(Stored data)
This design comes from an exercise in tuning for small area, a short achievable clock period and few clock cycles on the open sky130 flow, not from production work. Only simulation tests tie the RTL to the original design; equivalence was not proved.

==> flow/design.v <==
module twb #(parameter RW = 14, parameter PW = 20) (
    input  signed [RW-1:0] r1,
    input  signed [RW-1:0] r2,
    input  ben, bneg, cen, cneg, den, e16, e32, fen, f8, fneg,
    input  [5:0] kr,
    input  [5:0] ki,
    output [PW-1:0] sr, cr,
    output [PW-1:0] si, ci
);
wire signed [PW-1:0] x1 = r1, x2 = r2;
wire fpos = ~fneg;
wire [PW-1:0] a1 = {x1[PW-7:0], kr};
wire [PW-1:0] a2 = {x2[PW-7:0], ki};
wire [PW-1:0] b1 = ({PW{ben}} & x1) ^ {PW{bneg}};
wire [PW-1:0] b2 = ({PW{ben}} & x2) ^ {PW{bneg}};
wire [PW-1:0] c1 = ({PW{cen}} & (x1 <<< 2)) ^ {PW{cneg}};
wire [PW-1:0] c2 = ({PW{cen}} & (x2 <<< 2)) ^ {PW{cneg}};
wire [PW-1:0] d1 = ({PW{den}} & (x1 <<< 4)) ^ {PW{den}};
wire [PW-1:0] d2 = ({PW{den}} & (x2 <<< 4)) ^ {PW{den}};
wire [PW-1:0] e1 = ({PW{e16}} & (x1 <<< 4)) | ({PW{e32}} & (x1 <<< 5));
wire [PW-1:0] e2 = ({PW{e16}} & (x2 <<< 4)) | ({PW{e32}} & (x2 <<< 5));
wire [PW-1:0] g1 = {PW{fen}} & (f8 ? (x1 <<< 3) : (x1 <<< 2));
wire [PW-1:0] g2 = {PW{fen}} & (f8 ? (x2 <<< 3) : (x2 <<< 2));
csa6 #(.W(PW)) ur (.t1(a1), .t2(b1), .t3(c1), .t4(d1), .t5(e2), .t6(g2 ^ {PW{fneg}}), .s(sr), .c(cr));
csa6 #(.W(PW)) ui (.t1(a2), .t2(b2), .t3(c2), .t4(d2), .t5(~e1), .t6(g1 ^ {PW{fpos}}), .s(si), .c(ci));
endmodule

-- EXERCISE DESCRIPTION --
What you write must be the entries restated word for word, from the opening line through the one holding "csa6 #(.W(PW)) ur", with nothing else.

-- SOLVED PROBLEM --
This design comes from an exercise in tuning for small area, a short achievable clock period and few clock cycles on the open sky130 flow, not from production work. Only simulation tests tie the RTL to the original design; equivalence was not proved.

==> flow/design.v <==
module twb #(parameter RW = 14, parameter PW = 20) (
    input  signed [RW-1:0] r1,
    input  signed [RW-1:0] r2,
    input  ben, bneg, cen, cneg, den, e16, e32, fen, f8, fneg,
    input  [5:0] kr,
    input  [5:0] ki,
    output [PW-1:0] sr, cr,
    output [PW-1:0] si, ci
);
wire signed [PW-1:0] x1 = r1, x2 = r2;
wire fpos = ~fneg;
wire [PW-1:0] a1 = {x1[PW-7:0], kr};
wire [PW-1:0] a2 = {x2[PW-7:0], ki};
wire [PW-1:0] b1 = ({PW{ben}} & x1) ^ {PW{bneg}};
wire [PW-1:0] b2 = ({PW{ben}} & x2) ^ {PW{bneg}};
wire [PW-1:0] c1 = ({PW{cen}} & (x1 <<< 2)) ^ {PW{cneg}};
wire [PW-1:0] c2 = ({PW{cen}} & (x2 <<< 2)) ^ {PW{cneg}};
wire [PW-1:0] d1 = ({PW{den}} & (x1 <<< 4)) ^ {PW{den}};
wire [PW-1:0] d2 = ({PW{den}} & (x2 <<< 4)) ^ {PW{den}};
wire [PW-1:0] e1 = ({PW{e16}} & (x1 <<< 4)) | ({PW{e32}} & (x1 <<< 5));
wire [PW-1:0] e2 = ({PW{e16}} & (x2 <<< 4)) | ({PW{e32}} & (x2 <<< 5));
wire [PW-1:0] g1 = {PW{fen}} & (f8 ? (x1 <<< 3) : (x1 <<< 2));
wire [PW-1:0] g2 = {PW{fen}} & (f8 ? (x2 <<< 3) : (x2 <<< 2));
csa6 #(.W(PW)) ur (.t1(a1), .t2(b1), .t3(c1), .t4(d1), .t5(e2), .t6(g2 ^ {PW{fneg}}), .s(sr), .c(cr));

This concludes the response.